[Dataset entries]
# # # # #

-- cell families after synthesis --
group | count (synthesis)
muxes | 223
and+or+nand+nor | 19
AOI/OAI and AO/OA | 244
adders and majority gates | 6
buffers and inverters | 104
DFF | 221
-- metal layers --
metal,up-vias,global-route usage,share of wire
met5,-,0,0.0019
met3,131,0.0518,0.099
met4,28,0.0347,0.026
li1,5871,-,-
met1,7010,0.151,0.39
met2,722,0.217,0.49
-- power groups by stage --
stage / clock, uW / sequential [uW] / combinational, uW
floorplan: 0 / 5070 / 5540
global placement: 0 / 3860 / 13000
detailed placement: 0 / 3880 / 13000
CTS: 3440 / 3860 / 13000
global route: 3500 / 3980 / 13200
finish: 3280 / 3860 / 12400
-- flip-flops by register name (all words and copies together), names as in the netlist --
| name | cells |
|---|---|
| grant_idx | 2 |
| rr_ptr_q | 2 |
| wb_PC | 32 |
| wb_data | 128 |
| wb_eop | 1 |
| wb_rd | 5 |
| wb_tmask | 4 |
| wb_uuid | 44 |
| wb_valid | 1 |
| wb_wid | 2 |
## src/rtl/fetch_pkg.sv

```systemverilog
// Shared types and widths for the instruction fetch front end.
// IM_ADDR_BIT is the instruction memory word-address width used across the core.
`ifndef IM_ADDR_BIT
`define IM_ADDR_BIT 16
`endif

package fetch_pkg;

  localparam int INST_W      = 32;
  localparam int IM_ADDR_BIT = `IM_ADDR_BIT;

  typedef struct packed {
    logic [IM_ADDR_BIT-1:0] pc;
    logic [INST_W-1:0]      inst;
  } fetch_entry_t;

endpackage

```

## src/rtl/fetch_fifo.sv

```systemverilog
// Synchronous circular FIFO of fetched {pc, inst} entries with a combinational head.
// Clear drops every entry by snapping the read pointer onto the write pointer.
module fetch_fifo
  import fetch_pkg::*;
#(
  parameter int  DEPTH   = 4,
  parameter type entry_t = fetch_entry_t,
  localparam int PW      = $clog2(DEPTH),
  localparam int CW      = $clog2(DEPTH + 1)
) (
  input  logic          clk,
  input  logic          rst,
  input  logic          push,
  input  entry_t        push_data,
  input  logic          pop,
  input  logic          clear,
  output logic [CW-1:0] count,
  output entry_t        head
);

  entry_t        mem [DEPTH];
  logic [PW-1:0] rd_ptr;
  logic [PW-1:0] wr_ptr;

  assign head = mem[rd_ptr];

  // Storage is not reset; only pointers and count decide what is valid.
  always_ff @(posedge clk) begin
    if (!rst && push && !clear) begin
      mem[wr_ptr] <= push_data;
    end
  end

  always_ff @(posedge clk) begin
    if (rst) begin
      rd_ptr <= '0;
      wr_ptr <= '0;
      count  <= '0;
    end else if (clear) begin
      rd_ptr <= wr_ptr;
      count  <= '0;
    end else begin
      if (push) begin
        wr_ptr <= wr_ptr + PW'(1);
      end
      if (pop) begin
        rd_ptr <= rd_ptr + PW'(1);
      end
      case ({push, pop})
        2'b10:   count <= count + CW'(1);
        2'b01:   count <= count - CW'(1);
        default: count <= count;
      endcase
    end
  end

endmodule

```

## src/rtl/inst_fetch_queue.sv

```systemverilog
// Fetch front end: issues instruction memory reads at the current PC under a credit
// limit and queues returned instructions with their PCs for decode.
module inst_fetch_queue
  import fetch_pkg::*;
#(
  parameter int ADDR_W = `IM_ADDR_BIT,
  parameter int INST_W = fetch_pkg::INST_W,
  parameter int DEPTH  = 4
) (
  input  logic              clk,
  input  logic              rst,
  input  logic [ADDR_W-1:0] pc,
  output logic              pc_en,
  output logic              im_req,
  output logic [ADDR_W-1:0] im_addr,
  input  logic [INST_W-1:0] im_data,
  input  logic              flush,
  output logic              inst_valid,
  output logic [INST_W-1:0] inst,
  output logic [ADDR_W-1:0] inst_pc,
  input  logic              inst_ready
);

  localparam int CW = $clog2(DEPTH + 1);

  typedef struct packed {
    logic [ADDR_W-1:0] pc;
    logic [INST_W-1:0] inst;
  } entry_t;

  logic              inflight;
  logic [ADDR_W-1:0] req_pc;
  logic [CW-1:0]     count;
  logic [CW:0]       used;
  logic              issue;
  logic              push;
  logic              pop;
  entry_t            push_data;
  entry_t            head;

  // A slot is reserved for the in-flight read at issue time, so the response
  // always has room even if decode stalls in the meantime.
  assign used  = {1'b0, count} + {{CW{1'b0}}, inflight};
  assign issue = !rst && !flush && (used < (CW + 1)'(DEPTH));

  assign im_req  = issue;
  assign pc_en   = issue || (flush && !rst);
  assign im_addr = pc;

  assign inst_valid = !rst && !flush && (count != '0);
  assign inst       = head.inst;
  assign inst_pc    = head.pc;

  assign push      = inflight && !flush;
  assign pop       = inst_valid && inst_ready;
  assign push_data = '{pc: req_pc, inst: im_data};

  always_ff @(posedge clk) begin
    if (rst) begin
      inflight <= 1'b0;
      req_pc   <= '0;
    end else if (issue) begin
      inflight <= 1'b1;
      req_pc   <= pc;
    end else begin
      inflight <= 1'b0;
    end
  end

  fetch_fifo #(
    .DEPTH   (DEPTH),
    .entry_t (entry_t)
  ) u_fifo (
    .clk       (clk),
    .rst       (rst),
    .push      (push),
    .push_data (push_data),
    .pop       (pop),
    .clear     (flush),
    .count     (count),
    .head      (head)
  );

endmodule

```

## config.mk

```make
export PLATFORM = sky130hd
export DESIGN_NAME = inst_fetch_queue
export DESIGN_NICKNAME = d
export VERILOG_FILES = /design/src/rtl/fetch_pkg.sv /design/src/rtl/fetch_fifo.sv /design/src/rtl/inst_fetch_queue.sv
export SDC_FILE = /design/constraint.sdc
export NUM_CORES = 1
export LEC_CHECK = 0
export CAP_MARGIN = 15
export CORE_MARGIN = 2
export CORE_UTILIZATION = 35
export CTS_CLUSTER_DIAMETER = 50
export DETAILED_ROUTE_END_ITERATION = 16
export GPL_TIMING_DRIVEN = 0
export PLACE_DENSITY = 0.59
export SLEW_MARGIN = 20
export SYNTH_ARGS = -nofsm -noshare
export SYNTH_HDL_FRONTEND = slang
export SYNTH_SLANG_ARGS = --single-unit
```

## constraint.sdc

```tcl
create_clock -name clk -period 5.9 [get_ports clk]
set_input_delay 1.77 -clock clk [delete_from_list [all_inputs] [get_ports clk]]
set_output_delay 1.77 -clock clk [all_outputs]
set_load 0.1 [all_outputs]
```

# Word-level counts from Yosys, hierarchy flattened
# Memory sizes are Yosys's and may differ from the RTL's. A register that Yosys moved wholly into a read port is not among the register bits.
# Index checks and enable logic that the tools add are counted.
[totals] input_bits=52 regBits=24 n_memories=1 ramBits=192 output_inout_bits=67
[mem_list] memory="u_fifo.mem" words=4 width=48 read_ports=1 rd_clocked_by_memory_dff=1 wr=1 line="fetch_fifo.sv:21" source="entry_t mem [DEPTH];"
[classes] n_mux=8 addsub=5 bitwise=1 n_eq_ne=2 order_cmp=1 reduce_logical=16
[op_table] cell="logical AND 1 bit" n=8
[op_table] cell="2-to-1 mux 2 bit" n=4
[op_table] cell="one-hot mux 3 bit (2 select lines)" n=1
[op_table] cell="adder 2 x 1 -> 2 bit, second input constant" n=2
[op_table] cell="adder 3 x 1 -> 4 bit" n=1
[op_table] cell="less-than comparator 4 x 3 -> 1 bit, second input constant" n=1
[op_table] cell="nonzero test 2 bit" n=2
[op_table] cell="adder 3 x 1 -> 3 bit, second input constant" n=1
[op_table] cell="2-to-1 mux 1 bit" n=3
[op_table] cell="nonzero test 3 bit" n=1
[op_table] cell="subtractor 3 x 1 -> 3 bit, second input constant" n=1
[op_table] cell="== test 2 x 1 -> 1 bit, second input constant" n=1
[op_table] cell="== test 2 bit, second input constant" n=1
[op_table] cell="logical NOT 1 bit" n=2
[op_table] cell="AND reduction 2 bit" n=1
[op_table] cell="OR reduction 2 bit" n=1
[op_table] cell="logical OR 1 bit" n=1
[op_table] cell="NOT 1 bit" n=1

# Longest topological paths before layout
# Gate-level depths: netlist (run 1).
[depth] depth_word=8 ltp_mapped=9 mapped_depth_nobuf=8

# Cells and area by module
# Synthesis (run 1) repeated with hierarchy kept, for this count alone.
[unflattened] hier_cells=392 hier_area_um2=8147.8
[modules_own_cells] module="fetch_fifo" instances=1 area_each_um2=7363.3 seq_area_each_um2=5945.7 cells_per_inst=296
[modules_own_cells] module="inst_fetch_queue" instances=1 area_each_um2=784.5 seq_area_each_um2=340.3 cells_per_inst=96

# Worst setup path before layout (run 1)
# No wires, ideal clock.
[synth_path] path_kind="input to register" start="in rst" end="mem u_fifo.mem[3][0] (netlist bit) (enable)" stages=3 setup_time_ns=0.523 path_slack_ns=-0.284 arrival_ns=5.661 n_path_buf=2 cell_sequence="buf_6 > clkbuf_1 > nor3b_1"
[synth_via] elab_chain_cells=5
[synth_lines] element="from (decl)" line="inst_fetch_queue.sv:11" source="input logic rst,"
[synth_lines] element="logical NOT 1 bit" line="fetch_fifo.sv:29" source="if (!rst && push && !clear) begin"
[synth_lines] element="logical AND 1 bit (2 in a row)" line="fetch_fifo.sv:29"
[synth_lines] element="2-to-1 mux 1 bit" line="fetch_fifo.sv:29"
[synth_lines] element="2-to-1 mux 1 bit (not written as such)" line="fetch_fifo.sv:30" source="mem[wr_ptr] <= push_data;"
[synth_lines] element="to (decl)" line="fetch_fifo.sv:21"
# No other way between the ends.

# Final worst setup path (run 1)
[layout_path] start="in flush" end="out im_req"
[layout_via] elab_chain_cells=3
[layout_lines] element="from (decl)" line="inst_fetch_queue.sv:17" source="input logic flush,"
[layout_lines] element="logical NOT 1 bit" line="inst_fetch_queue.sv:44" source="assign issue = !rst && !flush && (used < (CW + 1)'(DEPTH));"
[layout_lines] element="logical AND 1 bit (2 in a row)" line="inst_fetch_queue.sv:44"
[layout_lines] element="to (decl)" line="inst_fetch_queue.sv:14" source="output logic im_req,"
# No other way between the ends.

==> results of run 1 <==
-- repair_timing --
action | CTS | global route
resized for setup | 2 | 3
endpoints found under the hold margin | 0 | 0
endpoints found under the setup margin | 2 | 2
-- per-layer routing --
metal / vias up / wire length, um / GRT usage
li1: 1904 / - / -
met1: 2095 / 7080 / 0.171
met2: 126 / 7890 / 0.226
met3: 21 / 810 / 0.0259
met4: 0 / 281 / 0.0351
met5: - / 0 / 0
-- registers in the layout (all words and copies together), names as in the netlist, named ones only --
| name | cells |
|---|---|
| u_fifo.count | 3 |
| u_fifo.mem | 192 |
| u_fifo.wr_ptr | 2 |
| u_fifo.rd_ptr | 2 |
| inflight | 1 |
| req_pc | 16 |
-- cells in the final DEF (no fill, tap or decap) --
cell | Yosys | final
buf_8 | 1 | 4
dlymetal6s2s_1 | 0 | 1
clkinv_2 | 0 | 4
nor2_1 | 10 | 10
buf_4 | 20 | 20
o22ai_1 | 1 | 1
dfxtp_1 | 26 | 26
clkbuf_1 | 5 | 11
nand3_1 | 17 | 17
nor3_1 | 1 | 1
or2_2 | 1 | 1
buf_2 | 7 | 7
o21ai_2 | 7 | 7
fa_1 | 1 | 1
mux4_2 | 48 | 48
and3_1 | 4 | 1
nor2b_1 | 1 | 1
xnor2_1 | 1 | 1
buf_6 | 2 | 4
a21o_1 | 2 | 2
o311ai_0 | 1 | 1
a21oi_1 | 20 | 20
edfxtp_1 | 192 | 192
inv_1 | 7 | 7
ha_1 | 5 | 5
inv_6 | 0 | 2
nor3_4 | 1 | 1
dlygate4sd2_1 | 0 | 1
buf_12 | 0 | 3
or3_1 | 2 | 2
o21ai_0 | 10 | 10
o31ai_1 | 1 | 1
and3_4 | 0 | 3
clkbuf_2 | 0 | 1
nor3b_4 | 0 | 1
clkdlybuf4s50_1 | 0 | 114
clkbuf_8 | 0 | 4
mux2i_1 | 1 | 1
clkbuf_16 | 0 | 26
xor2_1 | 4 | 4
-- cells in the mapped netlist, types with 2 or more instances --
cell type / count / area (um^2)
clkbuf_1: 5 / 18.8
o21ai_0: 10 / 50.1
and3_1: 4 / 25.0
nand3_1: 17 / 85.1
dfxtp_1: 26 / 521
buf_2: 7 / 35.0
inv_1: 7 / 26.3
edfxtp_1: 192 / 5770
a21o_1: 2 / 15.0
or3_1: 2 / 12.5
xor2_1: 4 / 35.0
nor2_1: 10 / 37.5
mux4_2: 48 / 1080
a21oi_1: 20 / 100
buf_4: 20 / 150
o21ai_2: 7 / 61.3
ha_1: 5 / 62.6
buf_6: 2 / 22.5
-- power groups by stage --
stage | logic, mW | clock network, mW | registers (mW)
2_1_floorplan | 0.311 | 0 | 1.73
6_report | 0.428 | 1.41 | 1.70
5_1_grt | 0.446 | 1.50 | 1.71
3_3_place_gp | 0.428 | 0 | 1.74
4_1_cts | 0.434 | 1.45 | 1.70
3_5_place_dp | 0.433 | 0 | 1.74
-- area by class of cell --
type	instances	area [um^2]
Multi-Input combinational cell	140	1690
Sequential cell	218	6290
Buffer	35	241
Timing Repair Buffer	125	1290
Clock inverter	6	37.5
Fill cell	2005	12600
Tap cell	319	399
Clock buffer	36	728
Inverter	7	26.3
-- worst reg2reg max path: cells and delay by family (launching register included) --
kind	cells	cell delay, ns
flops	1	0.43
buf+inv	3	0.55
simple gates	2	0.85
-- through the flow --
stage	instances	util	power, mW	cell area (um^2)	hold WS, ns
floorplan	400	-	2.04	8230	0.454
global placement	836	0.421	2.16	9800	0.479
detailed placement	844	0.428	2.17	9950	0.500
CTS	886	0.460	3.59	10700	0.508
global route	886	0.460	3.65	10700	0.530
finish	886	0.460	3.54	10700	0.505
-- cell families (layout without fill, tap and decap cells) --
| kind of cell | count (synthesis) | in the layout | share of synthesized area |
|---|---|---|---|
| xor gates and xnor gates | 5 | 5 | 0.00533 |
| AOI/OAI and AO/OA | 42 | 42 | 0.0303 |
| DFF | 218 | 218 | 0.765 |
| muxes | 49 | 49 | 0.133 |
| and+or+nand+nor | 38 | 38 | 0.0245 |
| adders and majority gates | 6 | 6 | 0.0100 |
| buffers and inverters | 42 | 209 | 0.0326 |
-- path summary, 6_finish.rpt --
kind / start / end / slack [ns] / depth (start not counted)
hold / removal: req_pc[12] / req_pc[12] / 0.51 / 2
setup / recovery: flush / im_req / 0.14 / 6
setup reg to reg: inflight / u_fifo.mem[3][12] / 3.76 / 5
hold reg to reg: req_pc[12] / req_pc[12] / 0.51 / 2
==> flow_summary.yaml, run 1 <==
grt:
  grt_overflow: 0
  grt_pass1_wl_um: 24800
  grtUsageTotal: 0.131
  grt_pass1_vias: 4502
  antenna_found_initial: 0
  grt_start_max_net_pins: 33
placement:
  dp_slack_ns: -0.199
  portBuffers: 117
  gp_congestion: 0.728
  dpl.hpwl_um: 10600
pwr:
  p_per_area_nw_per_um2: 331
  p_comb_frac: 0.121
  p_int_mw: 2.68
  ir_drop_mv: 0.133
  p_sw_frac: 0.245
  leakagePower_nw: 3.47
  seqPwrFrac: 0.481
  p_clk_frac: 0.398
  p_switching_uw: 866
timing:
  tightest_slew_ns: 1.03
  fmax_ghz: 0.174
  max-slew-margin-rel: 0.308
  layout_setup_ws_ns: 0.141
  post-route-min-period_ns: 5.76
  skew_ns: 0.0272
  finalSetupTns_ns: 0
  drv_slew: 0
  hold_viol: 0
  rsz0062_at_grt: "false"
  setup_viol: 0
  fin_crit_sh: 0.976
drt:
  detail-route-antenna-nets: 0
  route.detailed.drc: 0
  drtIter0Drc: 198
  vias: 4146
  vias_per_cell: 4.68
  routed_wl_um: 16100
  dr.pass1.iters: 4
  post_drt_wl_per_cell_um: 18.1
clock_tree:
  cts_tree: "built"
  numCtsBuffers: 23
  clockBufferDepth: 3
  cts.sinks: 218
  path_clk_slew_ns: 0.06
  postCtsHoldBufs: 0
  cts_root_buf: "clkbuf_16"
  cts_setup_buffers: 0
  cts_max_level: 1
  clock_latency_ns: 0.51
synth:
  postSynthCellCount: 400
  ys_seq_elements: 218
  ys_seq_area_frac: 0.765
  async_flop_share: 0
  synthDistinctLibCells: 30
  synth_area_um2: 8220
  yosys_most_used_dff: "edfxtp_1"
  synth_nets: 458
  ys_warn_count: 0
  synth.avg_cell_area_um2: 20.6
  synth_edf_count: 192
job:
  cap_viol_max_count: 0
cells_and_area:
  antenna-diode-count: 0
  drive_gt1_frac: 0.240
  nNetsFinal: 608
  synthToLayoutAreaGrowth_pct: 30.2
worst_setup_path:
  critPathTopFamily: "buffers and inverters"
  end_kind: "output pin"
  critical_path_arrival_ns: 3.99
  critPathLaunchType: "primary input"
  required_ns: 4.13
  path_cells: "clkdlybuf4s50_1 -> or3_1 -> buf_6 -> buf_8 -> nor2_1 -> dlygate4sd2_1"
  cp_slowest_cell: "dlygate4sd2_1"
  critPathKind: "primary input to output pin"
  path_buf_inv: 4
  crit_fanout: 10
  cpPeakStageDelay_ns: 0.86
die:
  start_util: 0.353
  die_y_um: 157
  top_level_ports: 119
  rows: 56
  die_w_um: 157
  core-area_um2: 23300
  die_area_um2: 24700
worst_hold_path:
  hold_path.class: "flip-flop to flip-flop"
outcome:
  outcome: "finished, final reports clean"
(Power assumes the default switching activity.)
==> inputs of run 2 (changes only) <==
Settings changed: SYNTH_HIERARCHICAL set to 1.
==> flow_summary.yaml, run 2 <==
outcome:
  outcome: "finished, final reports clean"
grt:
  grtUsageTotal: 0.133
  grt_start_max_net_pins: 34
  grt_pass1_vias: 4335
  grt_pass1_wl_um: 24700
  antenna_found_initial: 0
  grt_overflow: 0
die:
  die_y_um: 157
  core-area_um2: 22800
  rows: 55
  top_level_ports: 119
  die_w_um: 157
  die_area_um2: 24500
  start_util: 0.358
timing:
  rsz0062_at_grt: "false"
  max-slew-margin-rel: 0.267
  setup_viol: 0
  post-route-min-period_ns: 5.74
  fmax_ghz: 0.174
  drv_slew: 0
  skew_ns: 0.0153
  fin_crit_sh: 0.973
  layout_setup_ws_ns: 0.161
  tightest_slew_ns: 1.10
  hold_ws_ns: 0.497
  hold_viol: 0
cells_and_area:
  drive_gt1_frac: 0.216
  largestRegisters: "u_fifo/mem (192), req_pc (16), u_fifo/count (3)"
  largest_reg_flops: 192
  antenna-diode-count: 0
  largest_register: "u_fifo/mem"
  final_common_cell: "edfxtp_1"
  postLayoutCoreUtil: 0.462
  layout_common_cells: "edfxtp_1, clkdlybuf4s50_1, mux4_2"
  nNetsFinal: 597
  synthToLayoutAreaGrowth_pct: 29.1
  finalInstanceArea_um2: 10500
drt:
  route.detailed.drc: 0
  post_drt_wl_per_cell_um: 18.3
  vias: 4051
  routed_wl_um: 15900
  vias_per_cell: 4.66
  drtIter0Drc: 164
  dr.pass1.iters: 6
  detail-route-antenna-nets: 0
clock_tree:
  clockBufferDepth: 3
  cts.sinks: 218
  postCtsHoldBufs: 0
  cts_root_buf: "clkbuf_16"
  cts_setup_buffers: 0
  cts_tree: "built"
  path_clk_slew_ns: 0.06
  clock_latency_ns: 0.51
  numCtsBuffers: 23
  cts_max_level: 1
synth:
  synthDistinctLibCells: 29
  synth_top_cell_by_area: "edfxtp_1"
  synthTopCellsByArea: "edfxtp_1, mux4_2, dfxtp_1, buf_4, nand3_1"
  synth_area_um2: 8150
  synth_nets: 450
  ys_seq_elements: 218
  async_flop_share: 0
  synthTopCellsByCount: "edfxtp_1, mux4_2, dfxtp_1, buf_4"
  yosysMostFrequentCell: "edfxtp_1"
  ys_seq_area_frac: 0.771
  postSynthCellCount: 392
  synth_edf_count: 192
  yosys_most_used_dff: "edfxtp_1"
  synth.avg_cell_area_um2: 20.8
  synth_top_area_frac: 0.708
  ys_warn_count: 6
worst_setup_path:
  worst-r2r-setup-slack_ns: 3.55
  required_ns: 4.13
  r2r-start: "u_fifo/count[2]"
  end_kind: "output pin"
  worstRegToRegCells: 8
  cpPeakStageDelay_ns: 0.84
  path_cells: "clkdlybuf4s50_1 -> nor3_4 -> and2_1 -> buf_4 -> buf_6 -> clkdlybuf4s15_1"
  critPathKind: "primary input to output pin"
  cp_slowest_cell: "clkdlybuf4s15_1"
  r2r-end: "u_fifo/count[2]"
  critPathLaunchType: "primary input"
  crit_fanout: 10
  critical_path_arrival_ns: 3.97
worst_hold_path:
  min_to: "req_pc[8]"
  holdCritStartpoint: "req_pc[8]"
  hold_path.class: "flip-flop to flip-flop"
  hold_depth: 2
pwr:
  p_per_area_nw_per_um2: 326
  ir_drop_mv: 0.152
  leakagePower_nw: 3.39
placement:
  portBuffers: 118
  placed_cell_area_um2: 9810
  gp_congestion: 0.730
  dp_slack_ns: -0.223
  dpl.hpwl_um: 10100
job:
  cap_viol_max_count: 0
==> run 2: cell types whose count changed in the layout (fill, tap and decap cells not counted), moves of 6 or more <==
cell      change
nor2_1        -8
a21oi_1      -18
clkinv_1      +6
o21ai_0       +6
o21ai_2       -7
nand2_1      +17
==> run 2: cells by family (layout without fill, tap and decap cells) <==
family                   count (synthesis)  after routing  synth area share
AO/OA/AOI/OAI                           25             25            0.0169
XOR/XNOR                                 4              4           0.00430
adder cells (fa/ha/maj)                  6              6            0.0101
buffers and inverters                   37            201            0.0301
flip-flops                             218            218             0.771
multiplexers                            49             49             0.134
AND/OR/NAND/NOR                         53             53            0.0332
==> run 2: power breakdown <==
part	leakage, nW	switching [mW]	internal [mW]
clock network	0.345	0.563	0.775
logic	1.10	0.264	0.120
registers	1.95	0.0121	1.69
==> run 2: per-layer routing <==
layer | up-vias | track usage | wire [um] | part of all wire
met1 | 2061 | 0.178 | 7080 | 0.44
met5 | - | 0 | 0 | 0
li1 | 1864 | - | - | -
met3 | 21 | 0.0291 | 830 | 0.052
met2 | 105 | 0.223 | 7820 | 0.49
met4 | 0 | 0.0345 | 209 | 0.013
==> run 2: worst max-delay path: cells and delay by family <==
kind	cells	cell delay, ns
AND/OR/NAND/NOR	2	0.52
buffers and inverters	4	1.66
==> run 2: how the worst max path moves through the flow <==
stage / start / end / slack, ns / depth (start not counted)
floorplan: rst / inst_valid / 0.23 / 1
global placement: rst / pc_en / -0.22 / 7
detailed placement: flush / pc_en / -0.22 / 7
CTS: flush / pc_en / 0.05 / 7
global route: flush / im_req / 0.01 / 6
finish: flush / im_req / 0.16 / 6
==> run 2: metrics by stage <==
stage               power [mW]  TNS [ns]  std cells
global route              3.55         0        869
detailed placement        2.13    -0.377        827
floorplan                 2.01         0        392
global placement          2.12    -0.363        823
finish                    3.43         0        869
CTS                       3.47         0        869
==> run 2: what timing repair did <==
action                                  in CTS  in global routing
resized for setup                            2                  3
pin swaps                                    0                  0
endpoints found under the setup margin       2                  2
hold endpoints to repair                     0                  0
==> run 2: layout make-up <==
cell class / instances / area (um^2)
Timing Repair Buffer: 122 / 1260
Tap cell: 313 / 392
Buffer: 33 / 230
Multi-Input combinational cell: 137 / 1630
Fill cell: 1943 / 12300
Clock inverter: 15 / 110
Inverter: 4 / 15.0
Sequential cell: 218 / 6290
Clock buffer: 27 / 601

# # # # #

▶ **THE PROBLEM**: Your answer must be the lines above, unchanged, from the first one through the line that holds "stage / clock, uW", inclusive, and no others.

▶ **EXERCISE RESULT**:
-- cell families after synthesis --
group | count (synthesis)
muxes | 223
and+or+nand+nor | 19
AOI/OAI and AO/OA | 244
adders and majority gates | 6
buffers and inverters | 104
DFF | 221
-- metal layers --
metal,up-vias,global-route usage,share of wire
met5,-,0,0.0019
met3,131,0.0518,0.099
met4,28,0.0347,0.026
li1,5871,-,-
met1,7010,0.151,0.39
met2,722,0.217,0.49
-- power groups by stage --
stage / clock, uW / sequential [uW] / combinational, uW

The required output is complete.